Recorded data

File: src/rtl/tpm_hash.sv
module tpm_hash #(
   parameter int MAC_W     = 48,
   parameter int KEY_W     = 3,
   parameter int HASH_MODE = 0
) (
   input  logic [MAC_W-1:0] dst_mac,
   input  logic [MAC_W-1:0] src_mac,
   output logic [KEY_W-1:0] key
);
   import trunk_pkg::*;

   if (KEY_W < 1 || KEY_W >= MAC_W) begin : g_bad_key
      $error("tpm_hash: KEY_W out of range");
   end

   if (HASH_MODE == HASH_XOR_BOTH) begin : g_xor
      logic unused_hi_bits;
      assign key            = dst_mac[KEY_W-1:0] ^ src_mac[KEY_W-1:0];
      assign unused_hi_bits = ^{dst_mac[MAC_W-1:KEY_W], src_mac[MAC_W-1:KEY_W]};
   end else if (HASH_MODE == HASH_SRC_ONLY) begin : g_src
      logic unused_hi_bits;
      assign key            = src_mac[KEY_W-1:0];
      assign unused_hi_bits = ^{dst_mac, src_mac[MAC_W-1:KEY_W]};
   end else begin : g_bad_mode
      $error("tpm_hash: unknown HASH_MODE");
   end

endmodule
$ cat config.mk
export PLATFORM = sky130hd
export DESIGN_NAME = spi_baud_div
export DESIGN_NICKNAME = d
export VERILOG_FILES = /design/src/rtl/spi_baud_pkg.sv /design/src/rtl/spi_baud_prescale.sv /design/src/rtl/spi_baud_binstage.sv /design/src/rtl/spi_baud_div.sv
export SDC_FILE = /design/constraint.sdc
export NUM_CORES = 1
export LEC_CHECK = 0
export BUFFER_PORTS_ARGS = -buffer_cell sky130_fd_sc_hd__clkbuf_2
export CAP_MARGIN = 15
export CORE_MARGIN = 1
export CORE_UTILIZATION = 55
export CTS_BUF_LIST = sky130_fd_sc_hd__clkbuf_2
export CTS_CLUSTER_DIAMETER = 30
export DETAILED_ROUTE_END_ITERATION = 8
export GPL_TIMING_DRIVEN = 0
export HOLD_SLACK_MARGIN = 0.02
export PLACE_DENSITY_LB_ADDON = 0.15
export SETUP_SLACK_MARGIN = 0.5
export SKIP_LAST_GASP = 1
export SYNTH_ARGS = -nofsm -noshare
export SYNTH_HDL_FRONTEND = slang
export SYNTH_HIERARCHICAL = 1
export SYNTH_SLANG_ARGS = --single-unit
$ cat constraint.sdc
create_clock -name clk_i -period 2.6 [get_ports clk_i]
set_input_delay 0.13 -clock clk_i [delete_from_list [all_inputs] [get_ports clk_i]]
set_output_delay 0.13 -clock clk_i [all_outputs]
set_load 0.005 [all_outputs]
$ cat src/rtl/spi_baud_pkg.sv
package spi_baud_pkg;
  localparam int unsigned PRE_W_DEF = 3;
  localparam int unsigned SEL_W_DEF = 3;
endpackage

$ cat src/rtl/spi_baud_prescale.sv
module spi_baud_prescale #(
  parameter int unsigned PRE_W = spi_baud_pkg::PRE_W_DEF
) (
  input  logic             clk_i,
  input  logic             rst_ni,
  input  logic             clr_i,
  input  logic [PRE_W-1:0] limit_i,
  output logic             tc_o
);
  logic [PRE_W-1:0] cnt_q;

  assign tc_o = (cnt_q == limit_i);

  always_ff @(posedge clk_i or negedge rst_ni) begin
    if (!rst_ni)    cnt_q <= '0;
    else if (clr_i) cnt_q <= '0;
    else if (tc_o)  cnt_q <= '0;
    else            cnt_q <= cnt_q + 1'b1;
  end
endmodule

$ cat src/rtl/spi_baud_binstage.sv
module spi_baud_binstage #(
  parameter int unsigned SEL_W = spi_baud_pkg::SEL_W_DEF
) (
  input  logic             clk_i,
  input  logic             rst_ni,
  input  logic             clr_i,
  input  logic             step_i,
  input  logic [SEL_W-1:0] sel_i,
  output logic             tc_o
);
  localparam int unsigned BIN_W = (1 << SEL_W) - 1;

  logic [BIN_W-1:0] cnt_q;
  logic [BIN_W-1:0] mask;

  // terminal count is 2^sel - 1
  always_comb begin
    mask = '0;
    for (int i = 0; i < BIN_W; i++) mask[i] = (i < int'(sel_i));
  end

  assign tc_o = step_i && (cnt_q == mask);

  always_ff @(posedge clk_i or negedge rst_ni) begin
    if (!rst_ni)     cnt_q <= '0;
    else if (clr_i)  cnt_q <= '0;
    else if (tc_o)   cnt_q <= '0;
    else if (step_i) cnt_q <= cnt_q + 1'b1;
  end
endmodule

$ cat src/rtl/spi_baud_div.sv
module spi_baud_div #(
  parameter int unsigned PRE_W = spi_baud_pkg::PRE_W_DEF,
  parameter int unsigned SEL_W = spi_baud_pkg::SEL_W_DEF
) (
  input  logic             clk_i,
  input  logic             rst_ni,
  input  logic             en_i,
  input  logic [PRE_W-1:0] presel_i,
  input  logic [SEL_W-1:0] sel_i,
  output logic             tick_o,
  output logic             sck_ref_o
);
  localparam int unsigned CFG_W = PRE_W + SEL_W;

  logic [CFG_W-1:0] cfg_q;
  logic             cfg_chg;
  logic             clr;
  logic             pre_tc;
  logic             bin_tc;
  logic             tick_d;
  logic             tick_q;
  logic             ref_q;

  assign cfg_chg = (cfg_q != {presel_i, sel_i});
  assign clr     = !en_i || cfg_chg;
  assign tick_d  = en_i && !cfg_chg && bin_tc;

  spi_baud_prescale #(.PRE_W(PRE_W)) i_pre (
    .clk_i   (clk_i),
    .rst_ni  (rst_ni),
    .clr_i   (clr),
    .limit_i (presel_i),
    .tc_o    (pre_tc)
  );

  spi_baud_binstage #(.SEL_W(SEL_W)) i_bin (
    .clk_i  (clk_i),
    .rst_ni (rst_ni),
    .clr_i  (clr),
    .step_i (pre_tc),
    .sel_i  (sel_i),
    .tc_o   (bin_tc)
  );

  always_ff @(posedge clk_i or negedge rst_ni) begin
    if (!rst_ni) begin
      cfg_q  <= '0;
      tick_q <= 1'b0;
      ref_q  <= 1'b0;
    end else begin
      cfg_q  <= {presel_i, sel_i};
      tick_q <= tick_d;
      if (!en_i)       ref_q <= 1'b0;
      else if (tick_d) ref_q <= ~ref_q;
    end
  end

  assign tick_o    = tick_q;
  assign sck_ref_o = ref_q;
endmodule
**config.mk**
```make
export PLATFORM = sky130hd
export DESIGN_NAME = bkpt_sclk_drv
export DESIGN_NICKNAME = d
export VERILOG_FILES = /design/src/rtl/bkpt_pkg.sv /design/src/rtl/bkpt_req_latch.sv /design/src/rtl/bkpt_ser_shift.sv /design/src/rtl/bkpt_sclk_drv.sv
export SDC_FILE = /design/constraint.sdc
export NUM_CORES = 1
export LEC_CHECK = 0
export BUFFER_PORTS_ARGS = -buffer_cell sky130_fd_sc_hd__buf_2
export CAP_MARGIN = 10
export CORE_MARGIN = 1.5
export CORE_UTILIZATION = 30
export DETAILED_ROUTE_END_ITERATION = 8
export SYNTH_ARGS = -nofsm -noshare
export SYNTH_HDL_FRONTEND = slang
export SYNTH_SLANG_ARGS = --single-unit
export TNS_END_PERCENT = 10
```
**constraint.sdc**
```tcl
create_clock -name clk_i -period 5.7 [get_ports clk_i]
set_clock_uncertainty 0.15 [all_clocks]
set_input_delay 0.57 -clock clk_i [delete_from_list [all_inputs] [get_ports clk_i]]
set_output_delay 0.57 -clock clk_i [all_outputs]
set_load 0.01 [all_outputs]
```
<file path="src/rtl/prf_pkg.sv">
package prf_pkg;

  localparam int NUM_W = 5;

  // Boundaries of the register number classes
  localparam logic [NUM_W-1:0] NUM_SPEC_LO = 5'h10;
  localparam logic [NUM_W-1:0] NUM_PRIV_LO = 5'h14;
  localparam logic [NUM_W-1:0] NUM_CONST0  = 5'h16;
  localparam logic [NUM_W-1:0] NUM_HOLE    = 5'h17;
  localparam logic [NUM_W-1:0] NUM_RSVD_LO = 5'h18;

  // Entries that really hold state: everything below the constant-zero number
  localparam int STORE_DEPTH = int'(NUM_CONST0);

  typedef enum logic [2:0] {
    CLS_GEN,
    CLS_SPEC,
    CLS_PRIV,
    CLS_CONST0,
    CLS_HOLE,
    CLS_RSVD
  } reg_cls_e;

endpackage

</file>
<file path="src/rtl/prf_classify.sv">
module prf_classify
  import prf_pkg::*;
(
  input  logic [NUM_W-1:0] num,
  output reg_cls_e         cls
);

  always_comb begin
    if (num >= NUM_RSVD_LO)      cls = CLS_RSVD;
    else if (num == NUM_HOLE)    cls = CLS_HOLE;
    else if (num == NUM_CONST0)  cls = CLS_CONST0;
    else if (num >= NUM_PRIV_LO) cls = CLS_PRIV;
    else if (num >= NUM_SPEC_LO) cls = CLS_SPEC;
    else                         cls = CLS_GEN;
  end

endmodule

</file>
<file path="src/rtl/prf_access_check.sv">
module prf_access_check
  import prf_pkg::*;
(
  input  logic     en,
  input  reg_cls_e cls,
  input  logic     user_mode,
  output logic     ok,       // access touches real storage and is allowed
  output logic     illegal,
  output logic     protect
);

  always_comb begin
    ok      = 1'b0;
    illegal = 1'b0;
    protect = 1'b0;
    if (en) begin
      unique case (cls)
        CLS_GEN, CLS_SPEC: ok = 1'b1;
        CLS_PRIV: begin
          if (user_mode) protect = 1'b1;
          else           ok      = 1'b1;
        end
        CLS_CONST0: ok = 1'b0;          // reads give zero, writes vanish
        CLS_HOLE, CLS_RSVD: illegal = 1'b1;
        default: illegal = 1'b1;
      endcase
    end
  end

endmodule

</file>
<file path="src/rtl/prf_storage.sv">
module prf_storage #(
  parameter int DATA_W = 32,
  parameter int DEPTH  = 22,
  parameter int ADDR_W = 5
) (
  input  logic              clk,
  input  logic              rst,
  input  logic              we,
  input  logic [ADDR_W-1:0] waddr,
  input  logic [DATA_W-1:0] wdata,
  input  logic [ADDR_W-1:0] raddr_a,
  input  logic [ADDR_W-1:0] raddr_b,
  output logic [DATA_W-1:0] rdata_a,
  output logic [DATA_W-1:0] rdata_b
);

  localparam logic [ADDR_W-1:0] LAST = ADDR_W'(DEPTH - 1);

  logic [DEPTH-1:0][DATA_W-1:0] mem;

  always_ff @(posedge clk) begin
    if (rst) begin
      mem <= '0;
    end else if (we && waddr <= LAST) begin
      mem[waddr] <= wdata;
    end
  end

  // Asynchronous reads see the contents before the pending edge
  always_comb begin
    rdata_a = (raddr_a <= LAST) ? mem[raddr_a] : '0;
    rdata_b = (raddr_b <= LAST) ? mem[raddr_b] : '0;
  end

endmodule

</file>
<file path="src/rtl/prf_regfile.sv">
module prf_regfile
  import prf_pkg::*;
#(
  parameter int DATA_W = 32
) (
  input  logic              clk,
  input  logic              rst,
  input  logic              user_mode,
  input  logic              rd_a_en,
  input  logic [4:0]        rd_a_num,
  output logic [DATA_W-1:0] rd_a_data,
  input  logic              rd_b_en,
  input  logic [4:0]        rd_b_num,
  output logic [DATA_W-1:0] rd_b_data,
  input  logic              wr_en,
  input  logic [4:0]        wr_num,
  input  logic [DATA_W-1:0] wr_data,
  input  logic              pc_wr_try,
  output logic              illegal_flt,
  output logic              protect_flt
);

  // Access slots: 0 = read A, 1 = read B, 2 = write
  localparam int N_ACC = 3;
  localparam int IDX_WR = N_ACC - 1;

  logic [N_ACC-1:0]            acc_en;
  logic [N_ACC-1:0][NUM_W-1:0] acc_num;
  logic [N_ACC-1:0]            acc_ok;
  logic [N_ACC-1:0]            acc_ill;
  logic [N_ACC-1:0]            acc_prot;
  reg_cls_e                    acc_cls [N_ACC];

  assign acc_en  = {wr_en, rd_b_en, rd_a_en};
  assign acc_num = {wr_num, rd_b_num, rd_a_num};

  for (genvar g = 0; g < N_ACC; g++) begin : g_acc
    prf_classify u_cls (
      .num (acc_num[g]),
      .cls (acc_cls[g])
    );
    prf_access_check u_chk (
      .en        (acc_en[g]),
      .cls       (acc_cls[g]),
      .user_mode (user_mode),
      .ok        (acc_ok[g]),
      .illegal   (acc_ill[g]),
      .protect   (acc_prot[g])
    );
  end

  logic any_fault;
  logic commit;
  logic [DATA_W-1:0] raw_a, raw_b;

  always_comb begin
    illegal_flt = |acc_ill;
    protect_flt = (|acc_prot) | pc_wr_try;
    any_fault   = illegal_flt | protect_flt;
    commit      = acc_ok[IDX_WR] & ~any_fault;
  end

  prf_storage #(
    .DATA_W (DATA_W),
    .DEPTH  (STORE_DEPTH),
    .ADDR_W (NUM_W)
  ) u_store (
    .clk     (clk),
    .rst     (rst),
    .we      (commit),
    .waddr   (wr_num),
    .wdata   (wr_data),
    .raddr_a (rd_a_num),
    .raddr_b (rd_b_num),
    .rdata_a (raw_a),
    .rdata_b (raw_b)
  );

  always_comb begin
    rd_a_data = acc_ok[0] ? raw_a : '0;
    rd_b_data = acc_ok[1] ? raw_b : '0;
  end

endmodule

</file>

§ TASK INSTRUCTIONS
What you return must be an exact retyping of the lines above starting at the line with "output logic [KEY_W-1:0] key" and ending at the line with "dst_mac[KEY_W-1:0] ^ src_mac[KEY_W-1:0];", and nothing besides.

§ ANSWER FOR THE TASK
   output logic [KEY_W-1:0] key
);
   import trunk_pkg::*;

   if (KEY_W < 1 || KEY_W >= MAC_W) begin : g_bad_key
      $error("tpm_hash: KEY_W out of range");
   end

   if (HASH_MODE == HASH_XOR_BOTH) begin : g_xor
      logic unused_hi_bits;
      assign key            = dst_mac[KEY_W-1:0] ^ src_mac[KEY_W-1:0];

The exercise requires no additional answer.